Villagers WILL remember you ONLY if your villager moves away to someone's town and then you cycle 16 villagers in your town and then you have the original villagers get into boxes.

The main thing is you have to complete the 16 other villagers moving out.


----------



## Pyoopi (Jun 21, 2017)

Well, if the villager moves into a friend's town and then moves back into your town, they would. It happened to me with Aurora. It was terrible.
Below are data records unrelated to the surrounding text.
--- src/rtl/err_sig_pkg.sv ---
package err_sig_pkg;
    localparam int ERR_W = 32;
    localparam int SRC_W = 16;
    localparam int DEV_W = 4;
    localparam int EN_W  = 5;
    localparam int SEL_W = 3;

    localparam logic [ERR_W-1:0] UNC_SUPPORTED   = 32'h05FF_F030;
    localparam logic [ERR_W-1:0] COR_SUPPORTED   = 32'h0000_F1C1;
    localparam logic [ERR_W-1:0] UNC_SEV_DEFAULT = 32'h0046_2030;

    localparam int UR_IDX  = 20;
    localparam int ADV_IDX = 13;
    localparam int HLO_IDX = 15;

    localparam int DEV_COR = 0;
    localparam int DEV_NF  = 1;
    localparam int DEV_FAT = 2;
    localparam int DEV_UR  = 3;

    localparam logic [2:0] SEV_COR = 3'b001;
    localparam logic [2:0] SEV_NF  = 3'b010;
    localparam logic [2:0] SEV_FAT = 3'b100;

    typedef enum logic [SEL_W-1:0] {
        SEL_UNC_STAT = 3'd0,
        SEL_UNC_MASK = 3'd1,
        SEL_UNC_SEV  = 3'd2,
        SEL_COR_STAT = 3'd3,
        SEL_COR_MASK = 3'd4,
        SEL_DEV_STAT = 3'd5,
        SEL_ENABLE   = 3'd6,
        SEL_NONE     = 3'd7
    } reg_sel_e;

    typedef struct packed {
        logic serr;
        logic ur;
        logic fat;
        logic nf;
        logic cor;
    } enables_t;

    typedef struct packed {
        logic             valid;
        logic             uncor;
        logic             adv;
        logic [SRC_W-1:0] src;
        logic [ERR_W-1:0] status;
    } err_evt_t;

    typedef struct packed {
        logic [ERR_W-1:0] unc_set;
        logic [ERR_W-1:0] cor_set;
        logic [DEV_W-1:0] dev_set;
        logic             rec;
        logic             msg;
        logic [2:0]       sev;
        logic [ERR_W-1:0] rec_status;
    } err_act_t;

    function automatic logic single_bit(input logic [ERR_W-1:0] v);
        return (v != '0) && ((v & (v - 1'b1)) == '0);
    endfunction
endpackage

--- src/rtl/sticky_w1c.sv ---
module sticky_w1c #(
    parameter int W = 32
) (
    input  logic         clk,
    input  logic         rst,
    input  logic [W-1:0] set,
    input  logic         clr_en,
    input  logic [W-1:0] clr,
    output logic [W-1:0] q
);
    logic [W-1:0] clr_eff;
    assign clr_eff = clr_en ? clr : '0;

    always_ff @(posedge clk) begin
        if (rst) q <= '0;
        else     q <= (q & ~clr_eff) | set;
    end
endmodule

--- src/rtl/err_regfile.sv ---
module err_regfile
    import err_sig_pkg::*;
(
    input  logic             clk,
    input  logic             rst,
    input  logic [ERR_W-1:0] unc_set,
    input  logic [ERR_W-1:0] cor_set,
    input  logic [DEV_W-1:0] dev_set,
    input  logic             wr_en,
    input  logic [SEL_W-1:0] wr_sel,
    input  logic [ERR_W-1:0] wr_data,
    output logic [ERR_W-1:0] unc_stat,
    output logic [ERR_W-1:0] cor_stat,
    output logic [DEV_W-1:0] dev_stat,
    output logic [ERR_W-1:0] unc_mask,
    output logic [ERR_W-1:0] unc_sev,
    output logic [ERR_W-1:0] cor_mask,
    output enables_t         en
);
    reg_sel_e sel;
    logic [EN_W-1:0] en_q;
    assign sel = reg_sel_e'(wr_sel);
    assign en  = enables_t'(en_q);

    sticky_w1c #(.W(ERR_W)) u_unc_stat (
        .clk(clk), .rst(rst), .set(unc_set),
        .clr_en(wr_en && sel == SEL_UNC_STAT), .clr(wr_data), .q(unc_stat));
    sticky_w1c #(.W(ERR_W)) u_cor_stat (
        .clk(clk), .rst(rst), .set(cor_set),
        .clr_en(wr_en && sel == SEL_COR_STAT), .clr(wr_data), .q(cor_stat));
    sticky_w1c #(.W(DEV_W)) u_dev_stat (
        .clk(clk), .rst(rst), .set(dev_set),
        .clr_en(wr_en && sel == SEL_DEV_STAT), .clr(wr_data[DEV_W-1:0]), .q(dev_stat));

    always_ff @(posedge clk) begin
        if (rst) begin
            unc_mask <= '0;
            unc_sev  <= UNC_SEV_DEFAULT;
            cor_mask <= '0;
            en_q     <= '0;
        end else if (wr_en) begin
            case (sel)
                SEL_UNC_MASK: unc_mask <= wr_data;
                SEL_UNC_SEV:  unc_sev  <= wr_data;
                SEL_COR_MASK: cor_mask <= wr_data;
                SEL_ENABLE:   en_q     <= wr_data[EN_W-1:0];
                default: ;
            endcase
        end
    end

    // uncorrectable status bits stay set unless software clears them
    p_sticky_unc_r11: assert property (@(posedge clk) disable iff (rst)
        !(wr_en && sel == SEL_UNC_STAT) |=> ((unc_stat & $past(unc_stat)) == $past(unc_stat)));
    // correctable status bits stay set unless software clears them
    p_sticky_cor_r11: assert property (@(posedge clk) disable iff (rst)
        !(wr_en && sel == SEL_COR_STAT) |=> ((cor_stat & $past(cor_stat)) == $past(cor_stat)));
endmodule

--- src/rtl/err_classify.sv ---
module err_classify
    import err_sig_pkg::*;
(
    input  logic             valid,
    input  logic             uncor,
    input  logic             adv,
    input  logic [ERR_W-1:0] status,
    input  logic [ERR_W-1:0] unc_mask,
    input  logic [ERR_W-1:0] unc_sev,
    input  logic [ERR_W-1:0] cor_mask,
    input  enables_t         en,
    output err_act_t         act
);
    logic [ERR_W-1:0] s;
    logic legal, fatal, is_ur, unc_open;

    always_comb begin
        s        = status & (uncor ? UNC_SUPPORTED : COR_SUPPORTED);
        legal    = valid && single_bit(s);
        fatal    = |(s & unc_sev);
        is_ur    = uncor && s[UR_IDX];
        unc_open = !(|(s & unc_mask));
        act            = '0;
        act.rec_status = s;
        if (legal) begin
            if (!uncor) begin
                act.dev_set[DEV_COR] = 1'b1;
                act.cor_set          = s;
                if (!(|(s & cor_mask)) && en.cor) begin
                    act.msg = 1'b1;
                    act.sev = SEV_COR;
                end
            end else if (!fatal && adv) begin
                act.dev_set[DEV_COR]  = 1'b1;
                act.dev_set[DEV_UR]   = is_ur;
                act.cor_set[ADV_IDX]  = 1'b1;
                if (!cor_mask[ADV_IDX]) begin
                    act.unc_set = s;
                    act.rec     = unc_open;
                    if (en.cor && (!is_ur || en.ur)) begin
                        act.msg = 1'b1;
                        act.sev = SEV_COR;
                    end
                end
            end else begin
                act.dev_set[DEV_FAT] = fatal;
                act.dev_set[DEV_NF]  = !fatal;
                act.dev_set[DEV_UR]  = is_ur;
                act.unc_set          = s;
                if (unc_open) begin
                    act.rec = 1'b1;
                    if ((!is_ur || en.ur || en.serr) &&
                        (en.serr || (fatal ? en.fat : en.nf))) begin
                        act.msg = 1'b1;
                        act.sev = fatal ? SEV_FAT : SEV_NF;
                    end
                end
            end
        end
    end
endmodule

--- src/rtl/err_signal.sv ---
module err_signal
    import err_sig_pkg::*;
(
    input  logic             clk,
    input  logic             rst,
    input  logic             evt_valid,
    input  logic [ERR_W-1:0] evt_status,
    input  logic             evt_uncor,
    input  logic             evt_advisory,
    input  logic [SRC_W-1:0] evt_src,
    input  logic             rec_overflow,
    input  logic             wr_en,
    input  logic [SEL_W-1:0] wr_sel,
    input  logic [ERR_W-1:0] wr_data,
    output logic             rec_req,
    output logic [ERR_W-1:0] rec_status,
    output logic [SRC_W-1:0] rec_src,
    output logic             msg_valid,
    output logic [2:0]       msg_sev,
    output logic [SRC_W-1:0] msg_src,
    output logic [ERR_W-1:0] uncor_status,
    output logic [ERR_W-1:0] cor_status,
    output logic [DEV_W-1:0] dev_status
);
    err_evt_t         cur;
    err_act_t         act;
    logic             ovf_pend;
    logic [SRC_W-1:0] ovf_src;
    logic [ERR_W-1:0] unc_mask, unc_sev, cor_mask;
    enables_t         en;

    always_comb begin
        cur = '0;
        if (evt_valid) begin
            cur.valid  = 1'b1;
            cur.uncor  = evt_uncor;
            cur.adv    = evt_advisory;
            cur.src    = evt_src;
            cur.status = evt_status;
        end else if (ovf_pend) begin
            cur.valid  = 1'b1;
            cur.src    = ovf_src;
            cur.status = ERR_W'(1) << HLO_IDX;
        end
    end

    err_classify u_classify (
        .valid(cur.valid), .uncor(cur.uncor), .adv(cur.adv), .status(cur.status),
        .unc_mask(unc_mask), .unc_sev(unc_sev), .cor_mask(cor_mask), .en(en),
        .act(act));

    err_regfile u_regs (
        .clk(clk), .rst(rst),
        .unc_set(act.unc_set), .cor_set(act.cor_set), .dev_set(act.dev_set),
        .wr_en(wr_en), .wr_sel(wr_sel), .wr_data(wr_data),
        .unc_stat(uncor_status), .cor_stat(cor_status), .dev_stat(dev_status),
        .unc_mask(unc_mask), .unc_sev(unc_sev), .cor_mask(cor_mask), .en(en));

    assign rec_req    = act.rec;
    assign rec_status = act.rec ? act.rec_status : '0;
    assign rec_src    = evt_src;

    always_ff @(posedge clk) begin
        if (rst) begin
            ovf_pend  <= 1'b0;
            ovf_src   <= '0;
            msg_valid <= 1'b0;
            msg_sev   <= '0;
            msg_src   <= '0;
        end else begin
            if (act.rec && rec_overflow) begin
                ovf_pend <= 1'b1;
                ovf_src  <= evt_src;
            end else if (!evt_valid && ovf_pend) begin
                ovf_pend <= 1'b0;
            end
            msg_valid <= act.msg;
            msg_sev   <= act.msg ? act.sev : 3'b000;
            msg_src   <= act.msg ? cur.src : '0;
        end
    end

    // a message always carries exactly one severity
    p_sev_onehot_r10: assert property (@(posedge clk) disable iff (rst)
        msg_valid |-> $onehot(msg_sev));
    // an illegal external event gives no message in the next cycle
    p_reject_quiet_r1: assert property (@(posedge clk) disable iff (rst)
        (evt_valid && $countones(evt_status & (evt_uncor ? UNC_SUPPORTED : COR_SUPPORTED)) != 1)
        |=> !msg_valid);
    // record requests come only from external uncorrectable events
    p_rec_uncor_r5: assert property (@(posedge clk) disable iff (rst)
        rec_req |-> (evt_valid && evt_uncor));
    // an overflow followed by an idle input cycle leaves the overflow bit set
    p_hlo_follow_r9: assert property (@(posedge clk) disable iff (rst)
        ($past(rec_req && rec_overflow) && !evt_valid) |=> cor_status[HLO_IDX]);
endmodule

--- config.mk ---
export PLATFORM = sky130hd
export DESIGN_NAME = err_signal
export DESIGN_NICKNAME = d
export VERILOG_FILES = /design/src/rtl/err_sig_pkg.sv /design/src/rtl/sticky_w1c.sv /design/src/rtl/err_regfile.sv /design/src/rtl/err_classify.sv /design/src/rtl/err_signal.sv
export SDC_FILE = /design/constraint.sdc
export NUM_CORES = 1
export LEC_CHECK = 0
export CAP_MARGIN = 30
export CORE_ASPECT_RATIO = 0.75
export CORE_MARGIN = 2
export CORE_UTILIZATION = 60
export DETAILED_ROUTE_END_ITERATION = 7
export DONT_BUFFER_PORTS = 1
export GPL_TIMING_DRIVEN = 0
export PLACE_DENSITY_LB_ADDON = 0.2
export SLEW_MARGIN = 20
export SYNTH_ARGS = -nofsm -noshare
export SYNTH_HDL_FRONTEND = slang
export SYNTH_SLANG_ARGS = --single-unit
--- constraint.sdc ---
create_clock -name clk -period 4.81 [get_ports clk]
set_input_delay 1.2025 -clock clk [delete_from_list [all_inputs] [get_ports clk]]
set_output_delay 1.2025 -clock clk [all_outputs]
set_load 0.01 [all_outputs]
==> flow_metrics.env, run 1 <==
export IMPL_io_buffer_count=0
export IMPL_netSwitchingFraction=0.2579
export IMPL_ys_types=56
export IMPL_drv_cap=0
export IMPL_gp_congestion=0.9509
export IMPL_yosys_area_top_type="dfxtp_1"
export IMPL_setup_tns_ns=0
export IMPL_start_kind="input port"
export IMPL_required_ns=3.61
export IMPL_grt_overflow=0
export IMPL_layout_min_cycle_time_ns=4.685
export IMPL_ctsHoldBuffers=0
export IMPL_power_leakage_nw=2.966
export IMPL_grt_first_pass_wirelength_um=36320
export IMPL_rows=34
export IMPL_crit_buf_inv=5
export IMPL_clockRootBuffer="clkbuf_16"
export IMPL_synthCells=923
export IMPL_diodes=0
export IMPL_final_antenna_net_count=0
export IMPL_ios=227
export IMPL_ys_seq_elements=158
export IMPL_die_area_sq_um=13110
export IMPL_crit_top_cell="buf_2"
export IMPL_antenna_found_initial=0
export IMPL_slew_headroom=0.4111
export IMPL_ir_worst_vdd_uv=274.6
export IMPL_track_usage=0.3571
export IMPL_avgSynthCellArea_sq_um=7.933
export IMPL_clock_sink_count=158
export IMPL_drc=0
export IMPL_min_period_over_period=0.9741
export IMPL_start_util=0.6236
export IMPL_power_density_nw_per_um2=362.6
export IMPL_crit_chain="and2_1, clkbuf_1, buf_2, nand2_1, a32o_1, a32oi_1, and3b_1, buf_2, nand3_4, buf_6, inv_1"
export IMPL_finalSetupViolCount=0
export IMPL_synth_edff_count=0
export IMPL_grt_max_degree=17
export IMPL_preCtsSetupSlack_ns=-0.2676
export IMPL_via_per_inst=6.313
export IMPL_worstSetupPathType="in2out"
export IMPL_multiInputGateArea_sq_um=3617
export IMPL_power_frac_comb=0.089
export IMPL_maxSlewViolCount=0
export IMPL_grt_pass1_vias=6543
export IMPL_synthesis_area_sq_um=7322
export IMPL_fin_ws_ns=0.1248
export IMPL_yosys_warnings=0
export IMPL_hold_viol_final=0
export IMPL_syn2layout_area_growth_pct=13.28
export IMPL_crit_family="buffers and inverters"
export IMPL_worst_pin_slew_ns=0.8766
export IMPL_fill_cells=995
export IMPL_htreeDepth=4
export IMPL_p_total_mw=3.007
export IMPL_final_nets=1049
export IMPL_stdcell_count=1134
export IMPL_drt_initial_drc_count=1063
export IMPL_min_from="u_regs.cor_mask[15]$_SDFFE_PP0P_"
export IMPL_rrSetupSlack_ns=1.70
export IMPL_cts_tree="yes"
export IMPL_clock_latency_ns=0.43
export IMPL_vias=7159
export IMPL_dpl_hpwl_um=16940
export IMPL_crit_slowest_cell="buf_2"
export IMPL_crit_fanout=10
export IMPL_first_pass_iters=8
export IMPL_cp_slowest_stage_delay_ns=0.31
export IMPL_hold_end="u_regs.cor_mask[15]$_SDFFE_PP0P_"
export IMPL_die_h_um=99.67
export IMPL_core_sq_um=11740
export IMPL_end_kind="primary output"
export IMPL_hold_class="reg2reg"
export IMPL_routedWlPerCell_um=20.74
export IMPL_drt_wl_total_um=23520
export IMPL_netlist_top_cells_count="162 x nand2_1, 158 x dfxtp_1, 131 x a21oi_1, 60 x clkbuf_1, 43 x nand2b_1"
export IMPL_p_int_mw=2.232
export IMPL_reg2reg_depth=8
export IMPL_fmax_mhz=213.4
export IMPL_utilization=0.7064
export IMPL_numPlacedInstances=1100
export IMPL_drive_gt1_frac=0.1327
export IMPL_clock_path_buffers=2
export IMPL_reg2reg_from="u_regs.unc_sev[12]$_SDFFE_PP0P_"
export IMPL_yosysTopAreaCellShare=0.4320
export IMPL_ys_seq_area_frac=0.4320
export IMPL_die_x_um=131.6
export IMPL_async_reset_ff_frac=0
export IMPL_synth_most_common_cell="nand2_1"
export IMPL_sequentialPowerShare=0.441
export IMPL_p_switching_uw=775.6
export IMPL_regArea_sq_um=3163
export IMPL_arrival_ns=3.48
export IMPL_clk_pin_slew_ns=0.07
export IMPL_synth_area_top_cells="dfxtp_1 43%, a21oi_1 9.0%, nand2_1 8.3%"
export IMPL_synthFlopType="dfxtp_1"
export IMPL_crit_start="evt_valid"
export IMPL_pwr_share_clk=0.470
export IMPL_fin_worst_skew_ns=0.01360
export IMPL_cts_buffers=17
export IMPL_status="completed"
export IMPL_hold_path_depth=2
export IMPL_worstReg2RegEnd="msg_src[10]$_SDFF_PP0_"
-- placed cells by master, fill, tap and decap left out, types with 12 or more instances in the layout --
| master | n |
|---|---|
| nand2_1 | 161 |
| dfxtp_1 | 158 |
| a21oi_1 | 131 |
| clkbuf_1 | 57 |
| nand2b_1 | 43 |
| buf_4 | 36 |
| inv_1 | 26 |
| nand4_1 | 26 |
| nor2_1 | 26 |
| nand3b_1 | 23 |
| nor3_1 | 21 |
| and3_1 | 19 |
| a31o_2 | 18 |
| or3_1 | 17 |
| clkbuf_16 | 17 |
| conb_1 | 16 |
| nand3_1 | 13 |
| buf_2 | 12 |
-- layout make-up --
cell class | instances | share of cell area
flip-flops and latches | 158 | 0.3814
inverters | 26 | 0.01177
well taps | 162 | 0.02444
plain buffers | 110 | 0.06954
clock buffers | 21 | 0.05672
repair buffers | 2 | 0.001810
multi-input cells | 644 | 0.4361
clock inverters | 11 | 0.01825
-- per-stage QoR --
stage | hold WS (ns) | cell area, sq um
6_report | 0.4547 | 8294
5_1_grt | 0.4711 | 8294
4_1_cts | 0.4541 | 8247
3_5_place_dp | 0.4451 | 7581
3_3_place_gp | 0.4397 | 7581
2_1_floorplan | 0.4327 | 7378
-- registers in the layout (all words and copies together) (netlist names) --
name                 count
msg_valid                1
u_regs.unc_sev          20
u_regs.cor_mask          8
ovf_pend                 1
u_regs.unc_mask         20
u_regs.u_dev_stat.q      4
u_regs.u_cor_stat.q     32
u_regs.en                5
msg_src                 16
ovf_src                 16
msg_sev                  3
u_regs.u_unc_stat.q     32
-- worst reg2reg max path: cells and delay by family (launching register included) --
kind,cells,cell delay (ns)
AO/OA/AOI/OAI,4,1.60
AND/OR/NAND/NOR,2,0.36
flip-flops,1,0.31
buffers and inverters,1,0.35
multiplexers,1,0.38
-- routing by layer --
metal	track usage	vias to the layer above	wire length [um]
met3	0.1274	45	3392
met2	0.5224	514	9784
met4	0.1145	0	510
met1	0.4938	3334	9829
met5	0	-	0
li1	-	3266	-
-- what timing repair did --
item | in CTS | in global routing
setup buffers | 2 | 0
resized for setup | 11 | 16
pin swaps | 1 | 3
setup endpoints to repair | 17 | 17
-- cells by family after synthesis --
family | Yosys count | synth area share
other | 1 | 0.0005122
buffers and inverters | 136 | 0.09040
AOI/OAI and AO/OA | 230 | 0.1962
muxes | 8 | 0.01128
and+or+nand+nor | 390 | 0.2697
DFF | 158 | 0.4320
-- worst max-delay path by stage --
stage | endpoint | depth (start not counted)
CTS | rec_status[16] | 10
global route | rec_status[23] | 9
floorplan | rec_status[16] | 10
global placement | rec_status[21] | 10
finish | rec_req | 11
detailed placement | rec_status[16] | 10
-- power groups by stage --
stage               registers (mW)  logic [mW]  clock network [mW]
detailed placement            1.36       0.250                   0
CTS                           1.33       0.254                1.41
floorplan                     1.35       0.189                   0
global placement              1.36       0.248                   0
global route                  1.33       0.287                1.46
finish                        1.33       0.267                1.41
(Power assumes the default switching activity.)
==> inputs of run 2 (changes only) <==
==> constraint.sdc (replaced) <==
create_clock -name clk -period 6 [get_ports clk]
set_input_delay 1.5 -clock clk [delete_from_list [all_inputs] [get_ports clk]]
set_output_delay 1.5 -clock clk [all_outputs]
set_load 0.01 [all_outputs]
==> flow_metrics.env, run 2 (synthesis gave the netlist of run 1 again) <==
export IMPL_end_kind="primary output"
export IMPL_fmax_mhz=175.3
export IMPL_power_leakage_nw=2.929
export IMPL_hold_end="u_regs.unc_mask[26]$_SDFFE_PP0P_"
export IMPL_holdWs_ns=0.4551
export IMPL_drc=0
export IMPL_setup_tns_ns=0
export IMPL_ctsHoldBuffers=0
export IMPL_io_buffer_count=0
export IMPL_routedWlPerCell_um=20.74
export IMPL_die_x_um=131.6
export IMPL_slew_headroom=0.4527
export IMPL_antenna_found_initial=0
export IMPL_reg2reg_depth=8
export IMPL_clock_path_buffers=2
export IMPL_hold_class="reg2reg"
export IMPL_crit_buf_inv=3
export IMPL_rsz0062_at_grt="no"
export IMPL_die_h_um=99.67
export IMPL_track_usage=0.3565
export IMPL_start_util=0.6236
export IMPL_crit_family="simple AND/OR/NAND/NOR gates"
export IMPL_layout_min_cycle_time_ns=5.705
export IMPL_power_density_nw_per_um2=293.3
export IMPL_p_total_mw=2.407
export IMPL_ctsResizeCount=0
export IMPL_final_cell_mix="162 x nand2_1, 158 x dfxtp_1, 131 x a21oi_1"
export IMPL_largestRegisters="u_regs.u_cor_stat.q (32), u_regs.u_unc_stat.q (32)"
export IMPL_utilization=0.6988
export IMPL_drt_wl_total_um=23500
export IMPL_crit_slowest_cell="or4_1"
export IMPL_hold_path_depth=2
export IMPL_grt_pass1_vias=6538
export IMPL_crit_start="evt_status[6]"
export IMPL_clock_latency_ns=0.43
export IMPL_hold_viol_final=0
export IMPL_grt_overflow=0
export IMPL_reg2reg_from="u_regs.unc_mask[12]$_SDFFE_PP0P_"
export IMPL_rows=34
export IMPL_min_from="u_regs.unc_mask[26]$_SDFFE_PP0P_"
export IMPL_worstSetupPathType="in2out"
export IMPL_core_sq_um=11740
export IMPL_worstReg2RegEnd="ovf_src[15]$_SDFFE_PP0P_"
export IMPL_start_kind="input port"
export IMPL_crit_fanout=10
export IMPL_clockRootBuffer="clkbuf_16"
export IMPL_fin_worst_skew_ns=0.01255
export IMPL_ir_worst_vdd_uv=220.2
export IMPL_syn2layout_area_growth_pct=12.06
export IMPL_status="completed"
export IMPL_drt_initial_drc_count=917
export IMPL_drv_cap=0
export IMPL_crit_chain="buf_2, or4_1, and3_1, o311ai_1, nand4bb_1, nor4_4, buf_6, nand3_4, buf_2, nor2_1"
export IMPL_first_pass_iters=6
export IMPL_clock_sink_count=158
export IMPL_rrSetupSlack_ns=2.69
export IMPL_die_area_sq_um=13110
export IMPL_cts_tree="yes"
export IMPL_ios=227
export IMPL_htreeDepth=4
export IMPL_grt_max_degree=17
export IMPL_maxSlewViolCount=0
export IMPL_cts_buffers=17
export IMPL_crit_top_cell="buf_2"
export IMPL_final_antenna_net_count=0
export IMPL_dpl_hpwl_um=16940
export IMPL_worst_pin_slew_ns=0.8172
export IMPL_final_nets=1047
export IMPL_finalSetupViolCount=0
export IMPL_cp_slowest_stage_delay_ns=0.59
export IMPL_min_period_over_period=0.9508
export IMPL_clk_pin_slew_ns=0.06
export IMPL_gp_congestion=0.9509
export IMPL_arrival_ns=4.21
export IMPL_via_per_inst=6.316
export IMPL_grt_first_pass_wirelength_um=36280
export IMPL_vias=7156
export IMPL_required_ns=4.50
export IMPL_post_cts_setup_buffers=0
export IMPL_drive_gt1_frac=0.1103
export IMPL_final_common_cell="nand2_1"
-- run 2: worst max-delay path by stage --
| stage | cells after the start | slack [ns] | to |
|---|---|---|---|
| after global placement | 10 | 0.35 | rec_status[21] |
| after CTS | 10 | 0.33 | rec_status[16] |
| after global routing | 10 | 0.10 | rec_status[19] |
| after floorplan | 10 | 0.71 | rec_status[16] |
| after detailed placement | 10 | 0.33 | rec_status[16] |
| final | 10 | 0.29 | rec_status[21] |
-- run 2: tightest hold or removal path: stages, from the launching register on --
cell and delay, ns:
dfxtp_1 0.31, nand2_1 0.05, a21oi_1 0.05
She kept giving me her photo.


----------



## Ably.Saucey (Jun 21, 2017)

HHoney said:


> Villagers WILL remember you ONLY if your villager moves away to someone's town and then you cycle 16 villagers in your town and then you have the original villagers get into boxes.
> 
> The main thing is you have to complete the 16 other villagers moving out.



So, you're saying that once a villagers moved out, I have to cycle 16 in and out, get the original villager back, and then they'll remember?
That'll take forever! 

- - - Post Merge - - -



Pyoopi said:


> Well, if the villager moves into a friend's town and then moves back into your town, they would. It happened to me with Aurora. It was terrible. She kept giving me her photo.


Did you have to cycle 16 villagers in and out or sooner?


----------



## HHoney (Jun 21, 2017)

Ably.Saucey said:


> So, you're saying that once a villagers moved out, I have to cycle 16 in and out, get the original villager back, and then they'll remember?
> That'll take forever!
> 
> - - - Post Merge - - -



Yes, that's exactly what I'm saying 
It's a lot of work but for some people it is worth it. It's up to you - just wanted you to know it is possible


----------



## beffa (Jun 21, 2017)

if a villager moves out and you move them back in via amiibo, they don't necessarily remember you but they do make reference to the fact that they 'may have' lived there before.


----------



## John Wick (Jun 21, 2017)

It resets their memory during that cycle.
I know with amiibo cards, I kicked one out with another card, then bought her back the same day and she didn't know me.

WW they remembered you.


----------



## PacV (Jun 21, 2017)

You can always Cycle 16 Villagers with Amiibo Cards. I do that today to recover Kid Cat. I already have him back.


----------



## John Wick (Jun 21, 2017)

I will never use another amiibo card.
They destroyed my town.


----------



## Pinkbell (Jun 21, 2017)

Sadly they don't but like others have said their are other methods.


----------



## Ably.Saucey (Jun 21, 2017)

PacV said:


> You can always Cycle 16 Villagers with Amiibo Cards. I do that today to recover Kid Cat. I already have him back.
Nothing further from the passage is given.